↓↓↓

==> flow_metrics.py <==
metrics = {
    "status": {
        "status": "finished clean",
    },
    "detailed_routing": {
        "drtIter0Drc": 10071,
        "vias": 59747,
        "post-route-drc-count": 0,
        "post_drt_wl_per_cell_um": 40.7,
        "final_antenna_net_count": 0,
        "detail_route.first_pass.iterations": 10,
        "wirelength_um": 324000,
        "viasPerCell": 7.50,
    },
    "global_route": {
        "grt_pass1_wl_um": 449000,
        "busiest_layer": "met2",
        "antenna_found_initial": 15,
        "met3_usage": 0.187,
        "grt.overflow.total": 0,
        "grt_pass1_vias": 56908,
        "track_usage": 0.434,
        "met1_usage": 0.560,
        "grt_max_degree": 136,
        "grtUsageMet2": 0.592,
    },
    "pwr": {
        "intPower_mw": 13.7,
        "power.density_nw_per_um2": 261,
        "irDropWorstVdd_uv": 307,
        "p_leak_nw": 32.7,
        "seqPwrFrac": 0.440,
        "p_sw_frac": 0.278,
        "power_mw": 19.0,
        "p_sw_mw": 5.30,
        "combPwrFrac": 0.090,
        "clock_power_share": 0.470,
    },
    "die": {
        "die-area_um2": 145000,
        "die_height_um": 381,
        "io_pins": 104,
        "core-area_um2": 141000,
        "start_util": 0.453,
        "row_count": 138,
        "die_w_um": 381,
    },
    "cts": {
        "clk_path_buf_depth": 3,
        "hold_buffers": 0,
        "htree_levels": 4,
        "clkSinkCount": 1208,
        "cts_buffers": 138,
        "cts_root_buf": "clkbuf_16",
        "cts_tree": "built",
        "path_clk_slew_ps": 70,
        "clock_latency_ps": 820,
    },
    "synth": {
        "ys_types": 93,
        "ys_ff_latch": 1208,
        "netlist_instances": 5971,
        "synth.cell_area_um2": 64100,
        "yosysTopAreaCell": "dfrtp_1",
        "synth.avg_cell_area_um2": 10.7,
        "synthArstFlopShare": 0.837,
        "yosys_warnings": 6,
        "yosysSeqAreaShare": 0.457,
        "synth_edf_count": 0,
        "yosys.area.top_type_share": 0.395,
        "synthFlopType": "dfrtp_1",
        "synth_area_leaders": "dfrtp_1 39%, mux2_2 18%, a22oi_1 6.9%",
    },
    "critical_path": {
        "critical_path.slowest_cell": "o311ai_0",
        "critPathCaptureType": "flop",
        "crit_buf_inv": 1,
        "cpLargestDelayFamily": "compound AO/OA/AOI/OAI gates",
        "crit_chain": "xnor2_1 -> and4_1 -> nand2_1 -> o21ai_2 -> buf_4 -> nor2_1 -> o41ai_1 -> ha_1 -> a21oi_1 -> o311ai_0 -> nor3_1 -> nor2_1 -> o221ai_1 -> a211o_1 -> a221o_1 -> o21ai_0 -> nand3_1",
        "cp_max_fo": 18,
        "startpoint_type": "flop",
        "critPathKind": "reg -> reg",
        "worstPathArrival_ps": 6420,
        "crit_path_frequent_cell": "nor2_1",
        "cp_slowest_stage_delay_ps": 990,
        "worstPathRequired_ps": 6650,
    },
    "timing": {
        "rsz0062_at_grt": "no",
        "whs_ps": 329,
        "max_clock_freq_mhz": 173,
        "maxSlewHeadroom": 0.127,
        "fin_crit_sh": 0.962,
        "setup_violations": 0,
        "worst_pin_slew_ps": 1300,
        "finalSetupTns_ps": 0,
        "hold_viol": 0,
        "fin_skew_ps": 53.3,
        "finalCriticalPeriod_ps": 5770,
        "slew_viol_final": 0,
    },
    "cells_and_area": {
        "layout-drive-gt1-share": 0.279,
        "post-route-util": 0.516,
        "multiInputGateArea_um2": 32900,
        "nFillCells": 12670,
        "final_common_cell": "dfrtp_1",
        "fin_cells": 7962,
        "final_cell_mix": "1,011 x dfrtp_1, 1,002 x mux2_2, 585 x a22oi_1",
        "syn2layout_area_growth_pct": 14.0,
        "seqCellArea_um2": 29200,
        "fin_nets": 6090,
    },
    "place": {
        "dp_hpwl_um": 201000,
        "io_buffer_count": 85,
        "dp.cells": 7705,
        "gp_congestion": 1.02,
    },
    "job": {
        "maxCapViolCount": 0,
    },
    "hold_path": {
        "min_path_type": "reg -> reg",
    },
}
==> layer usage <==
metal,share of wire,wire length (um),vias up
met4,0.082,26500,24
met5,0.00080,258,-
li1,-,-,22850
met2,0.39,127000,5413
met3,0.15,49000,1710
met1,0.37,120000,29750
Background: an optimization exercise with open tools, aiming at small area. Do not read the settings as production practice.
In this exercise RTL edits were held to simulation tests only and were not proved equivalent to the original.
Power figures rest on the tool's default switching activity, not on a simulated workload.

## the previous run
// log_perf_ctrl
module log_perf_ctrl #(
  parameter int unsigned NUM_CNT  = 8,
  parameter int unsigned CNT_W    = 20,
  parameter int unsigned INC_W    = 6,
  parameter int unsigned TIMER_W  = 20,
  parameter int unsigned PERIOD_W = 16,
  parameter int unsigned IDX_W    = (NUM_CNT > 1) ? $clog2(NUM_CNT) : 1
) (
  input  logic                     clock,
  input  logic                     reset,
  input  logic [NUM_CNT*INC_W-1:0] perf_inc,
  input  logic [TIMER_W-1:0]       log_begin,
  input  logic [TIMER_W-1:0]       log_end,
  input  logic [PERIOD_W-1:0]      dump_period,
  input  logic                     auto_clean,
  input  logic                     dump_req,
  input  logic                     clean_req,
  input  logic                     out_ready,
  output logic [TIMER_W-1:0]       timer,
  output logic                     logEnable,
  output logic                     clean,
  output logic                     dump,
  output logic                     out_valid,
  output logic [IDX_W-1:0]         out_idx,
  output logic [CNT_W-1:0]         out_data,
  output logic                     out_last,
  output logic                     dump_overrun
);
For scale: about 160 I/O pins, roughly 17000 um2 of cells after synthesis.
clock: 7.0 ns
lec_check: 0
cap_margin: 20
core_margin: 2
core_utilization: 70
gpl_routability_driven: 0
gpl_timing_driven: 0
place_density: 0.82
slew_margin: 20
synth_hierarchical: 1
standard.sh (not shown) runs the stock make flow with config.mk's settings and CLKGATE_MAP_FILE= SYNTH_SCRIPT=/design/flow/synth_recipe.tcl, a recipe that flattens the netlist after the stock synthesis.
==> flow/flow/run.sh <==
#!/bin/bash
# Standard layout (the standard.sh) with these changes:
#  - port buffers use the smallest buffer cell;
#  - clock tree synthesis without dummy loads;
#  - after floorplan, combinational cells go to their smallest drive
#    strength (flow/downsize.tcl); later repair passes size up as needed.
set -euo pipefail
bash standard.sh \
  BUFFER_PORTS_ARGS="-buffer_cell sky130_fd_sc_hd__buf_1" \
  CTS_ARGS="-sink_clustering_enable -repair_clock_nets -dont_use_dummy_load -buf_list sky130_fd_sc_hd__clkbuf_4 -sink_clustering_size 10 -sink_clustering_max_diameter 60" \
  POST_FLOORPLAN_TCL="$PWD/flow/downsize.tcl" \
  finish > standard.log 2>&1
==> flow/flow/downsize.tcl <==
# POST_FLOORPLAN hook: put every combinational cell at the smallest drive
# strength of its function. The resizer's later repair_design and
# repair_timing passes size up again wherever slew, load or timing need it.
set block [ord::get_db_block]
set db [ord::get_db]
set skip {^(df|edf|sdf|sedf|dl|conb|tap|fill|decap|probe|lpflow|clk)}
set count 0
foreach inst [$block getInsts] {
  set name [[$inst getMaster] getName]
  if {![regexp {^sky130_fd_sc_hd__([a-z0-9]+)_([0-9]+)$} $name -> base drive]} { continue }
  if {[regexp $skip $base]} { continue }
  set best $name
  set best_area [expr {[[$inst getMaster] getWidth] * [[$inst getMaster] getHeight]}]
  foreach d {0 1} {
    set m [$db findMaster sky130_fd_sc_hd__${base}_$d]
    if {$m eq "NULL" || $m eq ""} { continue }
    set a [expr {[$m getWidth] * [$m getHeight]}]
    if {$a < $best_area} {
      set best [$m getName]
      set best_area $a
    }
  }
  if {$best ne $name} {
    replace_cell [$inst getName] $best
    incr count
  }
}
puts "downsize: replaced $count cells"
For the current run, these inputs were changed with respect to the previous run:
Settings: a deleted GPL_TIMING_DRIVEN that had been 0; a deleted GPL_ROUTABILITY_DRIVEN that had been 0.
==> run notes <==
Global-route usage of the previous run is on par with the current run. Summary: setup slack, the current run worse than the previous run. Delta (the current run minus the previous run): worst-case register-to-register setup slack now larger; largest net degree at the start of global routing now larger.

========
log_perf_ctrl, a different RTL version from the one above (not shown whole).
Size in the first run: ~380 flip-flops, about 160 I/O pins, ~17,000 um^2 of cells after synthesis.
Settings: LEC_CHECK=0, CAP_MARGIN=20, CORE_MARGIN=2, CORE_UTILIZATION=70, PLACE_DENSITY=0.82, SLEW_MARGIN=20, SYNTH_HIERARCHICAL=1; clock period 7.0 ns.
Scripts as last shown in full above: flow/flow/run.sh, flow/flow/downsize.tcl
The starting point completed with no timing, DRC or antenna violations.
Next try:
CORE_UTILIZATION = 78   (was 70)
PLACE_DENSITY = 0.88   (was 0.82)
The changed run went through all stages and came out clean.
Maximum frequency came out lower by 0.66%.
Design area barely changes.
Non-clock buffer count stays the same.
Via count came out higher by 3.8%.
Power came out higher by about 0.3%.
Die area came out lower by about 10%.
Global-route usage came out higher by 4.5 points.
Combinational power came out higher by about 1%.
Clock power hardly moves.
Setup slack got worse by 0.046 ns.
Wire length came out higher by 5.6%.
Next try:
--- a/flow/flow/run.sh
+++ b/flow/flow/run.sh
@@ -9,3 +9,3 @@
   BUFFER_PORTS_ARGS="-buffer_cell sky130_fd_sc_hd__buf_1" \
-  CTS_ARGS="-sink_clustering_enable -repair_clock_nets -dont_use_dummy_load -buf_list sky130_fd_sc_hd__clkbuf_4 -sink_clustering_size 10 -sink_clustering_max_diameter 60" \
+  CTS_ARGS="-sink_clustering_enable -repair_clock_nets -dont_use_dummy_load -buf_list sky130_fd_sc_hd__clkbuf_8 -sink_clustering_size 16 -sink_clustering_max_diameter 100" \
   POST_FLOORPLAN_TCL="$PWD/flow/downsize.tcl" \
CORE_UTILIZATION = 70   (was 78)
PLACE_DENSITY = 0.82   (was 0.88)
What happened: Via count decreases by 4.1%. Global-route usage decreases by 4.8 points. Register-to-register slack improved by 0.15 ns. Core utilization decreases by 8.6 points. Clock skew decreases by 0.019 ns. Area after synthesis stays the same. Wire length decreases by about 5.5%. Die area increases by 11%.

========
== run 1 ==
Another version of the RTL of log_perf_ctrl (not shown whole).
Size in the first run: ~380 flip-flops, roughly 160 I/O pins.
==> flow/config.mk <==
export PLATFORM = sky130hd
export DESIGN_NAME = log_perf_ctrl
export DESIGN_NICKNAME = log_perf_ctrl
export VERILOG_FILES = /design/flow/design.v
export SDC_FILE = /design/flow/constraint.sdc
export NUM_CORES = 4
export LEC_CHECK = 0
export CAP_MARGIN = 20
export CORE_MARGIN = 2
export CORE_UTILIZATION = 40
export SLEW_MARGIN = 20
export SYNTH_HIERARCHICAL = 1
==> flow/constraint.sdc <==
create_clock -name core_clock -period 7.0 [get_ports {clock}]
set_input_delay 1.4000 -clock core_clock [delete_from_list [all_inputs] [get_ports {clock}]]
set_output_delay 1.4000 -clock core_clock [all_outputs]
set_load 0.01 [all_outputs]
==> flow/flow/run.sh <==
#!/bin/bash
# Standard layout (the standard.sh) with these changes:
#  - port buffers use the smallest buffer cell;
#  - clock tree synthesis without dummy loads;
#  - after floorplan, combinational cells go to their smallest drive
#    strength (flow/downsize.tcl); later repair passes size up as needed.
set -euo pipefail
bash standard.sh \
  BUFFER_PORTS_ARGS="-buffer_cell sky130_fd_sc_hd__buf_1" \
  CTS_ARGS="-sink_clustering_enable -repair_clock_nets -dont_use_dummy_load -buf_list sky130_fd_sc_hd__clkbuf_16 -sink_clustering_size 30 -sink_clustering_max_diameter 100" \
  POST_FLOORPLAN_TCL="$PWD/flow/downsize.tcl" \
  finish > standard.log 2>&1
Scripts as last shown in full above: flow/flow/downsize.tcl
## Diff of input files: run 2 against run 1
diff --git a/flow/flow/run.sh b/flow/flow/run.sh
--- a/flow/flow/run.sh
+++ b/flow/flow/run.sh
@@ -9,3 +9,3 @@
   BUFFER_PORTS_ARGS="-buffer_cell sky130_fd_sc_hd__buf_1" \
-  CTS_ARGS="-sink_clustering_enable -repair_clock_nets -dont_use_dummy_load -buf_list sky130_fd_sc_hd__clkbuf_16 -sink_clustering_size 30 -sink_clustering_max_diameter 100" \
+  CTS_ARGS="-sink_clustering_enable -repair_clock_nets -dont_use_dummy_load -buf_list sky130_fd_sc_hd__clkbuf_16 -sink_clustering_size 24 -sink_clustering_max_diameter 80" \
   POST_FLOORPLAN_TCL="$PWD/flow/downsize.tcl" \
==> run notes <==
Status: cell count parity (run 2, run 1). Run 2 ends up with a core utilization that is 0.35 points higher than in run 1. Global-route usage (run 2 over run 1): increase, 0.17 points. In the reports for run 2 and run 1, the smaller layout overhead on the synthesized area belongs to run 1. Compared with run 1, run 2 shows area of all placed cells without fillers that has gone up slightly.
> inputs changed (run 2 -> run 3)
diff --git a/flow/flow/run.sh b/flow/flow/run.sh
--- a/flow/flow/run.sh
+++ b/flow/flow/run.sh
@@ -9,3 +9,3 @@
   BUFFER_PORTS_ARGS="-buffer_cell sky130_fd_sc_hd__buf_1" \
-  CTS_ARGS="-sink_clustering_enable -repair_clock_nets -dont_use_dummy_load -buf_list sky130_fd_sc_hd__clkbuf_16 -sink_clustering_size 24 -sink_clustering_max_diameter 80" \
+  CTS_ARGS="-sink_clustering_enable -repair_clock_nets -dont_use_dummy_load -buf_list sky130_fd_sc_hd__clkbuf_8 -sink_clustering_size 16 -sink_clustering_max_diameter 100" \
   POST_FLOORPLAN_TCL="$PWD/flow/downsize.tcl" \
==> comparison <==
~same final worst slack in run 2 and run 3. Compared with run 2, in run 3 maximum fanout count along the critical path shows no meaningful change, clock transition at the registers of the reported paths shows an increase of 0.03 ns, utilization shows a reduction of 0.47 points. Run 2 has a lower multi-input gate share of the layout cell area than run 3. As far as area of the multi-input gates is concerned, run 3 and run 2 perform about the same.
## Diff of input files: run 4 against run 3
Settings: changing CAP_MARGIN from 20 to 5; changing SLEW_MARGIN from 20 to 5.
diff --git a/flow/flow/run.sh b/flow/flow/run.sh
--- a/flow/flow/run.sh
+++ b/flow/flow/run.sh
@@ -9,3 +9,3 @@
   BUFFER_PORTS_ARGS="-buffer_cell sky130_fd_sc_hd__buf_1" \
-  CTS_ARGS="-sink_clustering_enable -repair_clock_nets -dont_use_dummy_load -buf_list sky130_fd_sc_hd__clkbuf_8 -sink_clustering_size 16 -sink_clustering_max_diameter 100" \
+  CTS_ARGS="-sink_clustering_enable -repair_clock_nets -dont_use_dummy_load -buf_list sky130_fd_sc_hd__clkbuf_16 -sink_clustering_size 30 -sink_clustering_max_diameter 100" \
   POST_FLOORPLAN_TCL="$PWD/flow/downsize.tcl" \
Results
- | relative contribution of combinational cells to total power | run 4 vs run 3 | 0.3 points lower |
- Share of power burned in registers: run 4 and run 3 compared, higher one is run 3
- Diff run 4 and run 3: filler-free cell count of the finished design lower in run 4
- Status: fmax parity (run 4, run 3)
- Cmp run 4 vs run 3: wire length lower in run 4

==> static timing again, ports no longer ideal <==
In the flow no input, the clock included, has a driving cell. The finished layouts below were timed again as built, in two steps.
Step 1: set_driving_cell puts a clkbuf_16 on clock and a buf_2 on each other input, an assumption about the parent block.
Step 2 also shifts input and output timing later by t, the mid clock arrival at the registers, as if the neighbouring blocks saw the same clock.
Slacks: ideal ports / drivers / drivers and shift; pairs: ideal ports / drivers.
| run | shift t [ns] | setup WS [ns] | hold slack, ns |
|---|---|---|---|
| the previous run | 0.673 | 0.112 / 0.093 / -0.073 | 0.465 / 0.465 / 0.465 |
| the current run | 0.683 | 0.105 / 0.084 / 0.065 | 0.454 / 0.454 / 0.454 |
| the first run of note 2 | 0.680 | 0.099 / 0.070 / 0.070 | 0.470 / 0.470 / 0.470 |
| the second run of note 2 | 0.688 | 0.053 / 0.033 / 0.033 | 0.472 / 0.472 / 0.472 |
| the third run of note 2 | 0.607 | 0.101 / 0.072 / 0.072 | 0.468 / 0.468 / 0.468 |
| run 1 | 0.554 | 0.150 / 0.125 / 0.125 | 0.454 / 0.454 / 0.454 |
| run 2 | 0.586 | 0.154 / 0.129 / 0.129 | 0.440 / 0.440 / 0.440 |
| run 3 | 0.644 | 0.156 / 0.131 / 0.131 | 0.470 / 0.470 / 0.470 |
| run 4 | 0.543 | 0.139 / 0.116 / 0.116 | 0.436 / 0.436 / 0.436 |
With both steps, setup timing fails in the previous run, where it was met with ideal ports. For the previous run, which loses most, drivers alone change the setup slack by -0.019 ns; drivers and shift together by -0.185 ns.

↑↑↑
↓↓↓

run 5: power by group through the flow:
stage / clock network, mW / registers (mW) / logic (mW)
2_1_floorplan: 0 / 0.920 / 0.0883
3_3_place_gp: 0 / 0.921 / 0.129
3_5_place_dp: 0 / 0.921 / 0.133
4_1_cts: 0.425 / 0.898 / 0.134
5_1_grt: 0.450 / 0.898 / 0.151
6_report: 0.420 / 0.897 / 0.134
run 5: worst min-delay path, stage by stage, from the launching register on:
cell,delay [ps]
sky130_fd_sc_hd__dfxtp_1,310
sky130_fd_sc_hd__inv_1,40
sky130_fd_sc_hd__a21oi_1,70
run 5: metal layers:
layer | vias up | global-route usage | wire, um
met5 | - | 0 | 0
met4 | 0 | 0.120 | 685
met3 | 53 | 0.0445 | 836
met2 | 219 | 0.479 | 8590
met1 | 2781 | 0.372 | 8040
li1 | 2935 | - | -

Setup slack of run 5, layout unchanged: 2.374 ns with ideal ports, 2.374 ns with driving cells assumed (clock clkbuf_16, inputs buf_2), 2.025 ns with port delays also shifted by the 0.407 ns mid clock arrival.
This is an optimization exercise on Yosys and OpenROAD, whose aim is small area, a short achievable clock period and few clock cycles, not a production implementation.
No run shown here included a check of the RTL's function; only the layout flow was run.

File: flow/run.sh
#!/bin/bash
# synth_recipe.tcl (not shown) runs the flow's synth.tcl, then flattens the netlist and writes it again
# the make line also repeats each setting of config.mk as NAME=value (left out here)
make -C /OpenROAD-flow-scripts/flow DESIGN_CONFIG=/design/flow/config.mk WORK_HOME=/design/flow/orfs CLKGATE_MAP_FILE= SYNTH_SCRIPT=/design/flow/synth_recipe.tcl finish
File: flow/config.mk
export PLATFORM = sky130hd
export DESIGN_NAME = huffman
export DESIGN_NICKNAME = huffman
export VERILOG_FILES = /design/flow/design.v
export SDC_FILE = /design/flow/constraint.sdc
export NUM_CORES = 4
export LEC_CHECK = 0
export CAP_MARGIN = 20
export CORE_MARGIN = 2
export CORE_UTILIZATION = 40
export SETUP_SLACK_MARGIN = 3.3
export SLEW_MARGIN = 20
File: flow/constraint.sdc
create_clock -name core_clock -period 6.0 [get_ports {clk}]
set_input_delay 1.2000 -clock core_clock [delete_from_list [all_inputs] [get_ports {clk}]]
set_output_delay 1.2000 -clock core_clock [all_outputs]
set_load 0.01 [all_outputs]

↑↑↑

## EXERCISE DIRECTIONS
Scan the material above for the word "metal", and copy every line in which it is found.

## OUTPUT OF THE EXERCISE
metal,share of wire,wire length (um),vias up
run 5: metal layers:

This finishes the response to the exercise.